Before she was able to nod out an answer, Rider's hooves strike against the stairs once again, this time accompanied by another, more hollow sound that sounded like a fist striking a dead tree.

The filly jumped and looked at me pleadingly. “Will they brand me?”

I suck in a hard breath. Not this question. Anything but that damn question. My underbelly starts to ache as I process the question over and over.

The steps are louder now, sharp and crackling like a whip. She’s staring at me. She needs an answer.

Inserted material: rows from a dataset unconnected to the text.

**src/rtl/seg7_scan_display.sv**
```systemverilog
// seg7_scan_display: loads a binary value via valid/ready, converts it to BCD
// with a one-bit-per-clock shift-add-3 engine, and time-multiplexes the held
// digits onto a shared seven-segment bus with one enable line per digit.
module seg7_scan_display #(
  parameter int WIDTH          = 8,
  parameter int DIGITS         = 3,
  parameter int SCAN_DIV       = 4,
  parameter bit ACTIVE_LOW_SEG = 1'b1,
  parameter bit ACTIVE_LOW_AN  = 1'b1,
  parameter bit BLANK_LZ       = 1'b1
) (
  input  logic                  clk,
  input  logic                  rst,
  input  logic                  value_valid,
  input  logic [WIDTH-1:0]      value,
  output logic                  ready,
  output logic [6:0]            seg,
  output logic [DIGITS-1:0]     an,
  output logic [4*DIGITS-1:0]   digits_bcd
);

  localparam int BW = 4 * DIGITS;
  localparam int CW = $clog2(WIDTH + 1);
  localparam int PW = (SCAN_DIV > 1) ? $clog2(SCAN_DIV) : 1;
  localparam int SW = (DIGITS > 1) ? $clog2(DIGITS) : 1;

  localparam logic [PW-1:0]     PRESC_LAST = PW'(SCAN_DIV - 1);
  localparam logic [SW-1:0]     SLOT_LAST  = SW'(DIGITS - 1);
  localparam logic [6:0]        SEG_OFF    = ACTIVE_LOW_SEG ? 7'h7F : 7'h00;
  localparam logic [DIGITS-1:0] AN_OFF     = ACTIVE_LOW_AN ? {DIGITS{1'b1}} : {DIGITS{1'b0}};

  // True when DIGITS decimal digits can hold the largest WIDTH-bit value.
  // The early return keeps p below 2^WIDTH before each multiply, so the
  // WIDTH+4 bit product never overflows.
  function automatic bit digits_fit();
    logic [WIDTH+3:0] p;
    logic [WIDTH+3:0] max_v;
    max_v = {4'b0000, {WIDTH{1'b1}}};
    p     = 1;
    for (int i = 0; i < DIGITS; i++) begin
      if (p > max_v) return 1'b1;
      p = p * 4'd10;
    end
    return p > max_v;
  endfunction

  if (DIGITS < 1)    begin : g_bad_digits   $error("DIGITS must be at least 1");        end
  if (SCAN_DIV < 1)  begin : g_bad_div      $error("SCAN_DIV must be at least 1");      end
  if (!digits_fit()) begin : g_bad_capacity $error("DIGITS too small for WIDTH bits");  end

  // Canonical active-high pattern {A,B,C,D,E,F,G}; non-decimal codes are dark.
  function automatic logic [6:0] seg_pattern(input logic [3:0] d);
    case (d)
      4'd0:    return 7'b1111110;
      4'd1:    return 7'b0110000;
      4'd2:    return 7'b1101101;
      4'd3:    return 7'b1111001;
      4'd4:    return 7'b0110011;
      4'd5:    return 7'b1011011;
      4'd6:    return 7'b1011111;
      4'd7:    return 7'b1110000;
      4'd8:    return 7'b1111111;
      4'd9:    return 7'b1111011;
      default: return 7'b0000000;
    endcase
  endfunction

  typedef enum logic [1:0] {S_IDLE, S_SHIFT, S_DONE} state_t;

  state_t            state_q, state_d;
  logic [WIDTH-1:0]  shift_q, shift_d;
  logic [BW-1:0]     work_q,  work_d;
  logic [CW-1:0]     cnt_q,   cnt_d;
  logic [BW-1:0]     disp_q,  disp_d;
  logic [BW-1:0]     adj;

  logic [PW-1:0]     presc_q, presc_d;
  logic [SW-1:0]     slot_q,  slot_d;
  logic [6:0]        seg_q,   seg_d;
  logic [DIGITS-1:0] an_q,    an_d;
  logic [DIGITS-1:0] blank;
  logic              upper_zero;
  logic [3:0]        cur_digit;
  logic              cur_blank;
  logic [6:0]        pat;
  logic [DIGITS-1:0] onehot;
  logic              tick;

  assign ready      = (state_q == S_IDLE);
  assign digits_bcd = disp_q;
  assign seg        = seg_q;
  assign an         = an_q;

  // Converter next-state: accept, shift-add-3 per bit, then commit the result.
  // NOTE: every signal written here gets a default first, so no path leaves
  // one unassigned and no latch is inferred.
  always_comb begin
    state_d = state_q;
    shift_d = shift_q;
    work_d  = work_q;
    cnt_d   = cnt_q;
    disp_d  = disp_q;
    adj     = work_q;
    case (state_q)
      S_IDLE: begin
        if (value_valid) begin
          shift_d = value;
          work_d  = '0;
          cnt_d   = CW'(WIDTH);
          state_d = S_SHIFT;
        end
      end
      S_SHIFT: begin
        for (int i = 0; i < DIGITS; i++) begin
          if (work_q[4*i +: 4] >= 4'd5) adj[4*i +: 4] = work_q[4*i +: 4] + 4'd3;
        end
        {work_d, shift_d} = {adj, shift_q} << 1;
        cnt_d = cnt_q - 1'b1;
        if (cnt_q == CW'(1)) state_d = S_DONE;
      end
      S_DONE: begin
        disp_d  = work_q;
        state_d = S_IDLE;
      end
      default: state_d = S_IDLE;
    endcase
  end

  // Converter and display register state.
  // NOTE: sequential state uses non-blocking assignments so every flop samples
  // the pre-edge values regardless of statement order.
  // NOTE: the display register is explicitly cleared on reset, so an aborted
  // conversion can never leave a partial result visible.
  always_ff @(posedge clk or negedge rst) begin
    if (!rst) begin
      state_q <= S_IDLE;
      shift_q <= '0;
      work_q  <= '0;
      cnt_q   <= '0;
      disp_q  <= '0;
    end else begin
      state_q <= state_d;
      shift_q <= shift_d;
      work_q  <= work_d;
      cnt_q   <= cnt_d;
      disp_q  <= disp_d;
    end
  end

  // Leading-zero mask: digit i>0 is dark when it and all higher digits are 0.
  always_comb begin
    upper_zero = 1'b1;
    blank      = '0;
    for (int i = DIGITS - 1; i >= 0; i--) begin
      upper_zero = upper_zero && (disp_q[4*i +: 4] == 4'd0);
      if (BLANK_LZ && (i > 0) && upper_zero) blank[i] = 1'b1;
    end
  end

  // Scanner next-state: prescaler tick selects one digit and latches its pattern.
  always_comb begin
    presc_d   = presc_q + 1'b1;
    slot_d    = slot_q;
    seg_d     = seg_q;
    an_d      = an_q;
    cur_digit = 4'd0;
    cur_blank = 1'b0;
    onehot    = '0;
    for (int i = 0; i < DIGITS; i++) begin
      if (slot_q == SW'(i)) begin
        cur_digit = disp_q[4*i +: 4];
        cur_blank = blank[i];
        onehot[i] = 1'b1;
      end
    end
    pat  = cur_blank ? 7'b0000000 : seg_pattern(cur_digit);
    tick = (presc_q == PRESC_LAST);
    if (tick) begin
      presc_d = '0;
      slot_d  = (slot_q == SLOT_LAST) ? '0 : slot_q + 1'b1;
      seg_d   = ACTIVE_LOW_SEG ? ~pat : pat;
      an_d    = ACTIVE_LOW_AN ? ~onehot : onehot;
    end
  end

  // Scanner state and registered display outputs.
  always_ff @(posedge clk or negedge rst) begin
    if (!rst) begin
      presc_q <= '0;
      slot_q  <= '0;
      seg_q   <= SEG_OFF;
      an_q    <= AN_OFF;
    end else begin
      presc_q <= presc_d;
      slot_q  <= slot_d;
      seg_q   <= seg_d;
      an_q    <= an_d;
    end
  end

endmodule

```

“Yes,” I blurt out. Her face flushes a pale white, and before I can elaborate and ease her worries and tell her it’ll only hurt for a moment if she just stays strong, BIG enters the room with an excited grin.

“Well, well, well mares. What have y’all been talking about.”

“Nothing BIG, sir, “ I say obediently, like a good worker. Like I just didn’t leave a filly afraid of the bad, oblivious to the better. I start shifting carping the table, moving the glasses a little to the right, a little to the left.

I see his eyes bearing down on me, and when they leave I feel no relief.

“Come on new blood, we’ll discuss business outside.”

I hear him walking away, and I sneak a look at the children. The filly doesn’t look back, and the colt looks like he wants to disappear forever. I feel like I failed somehow, and my own private candle starts to die.

Down the hall, with one final taunt, BIG calls out, “Thanks for the help, Red!”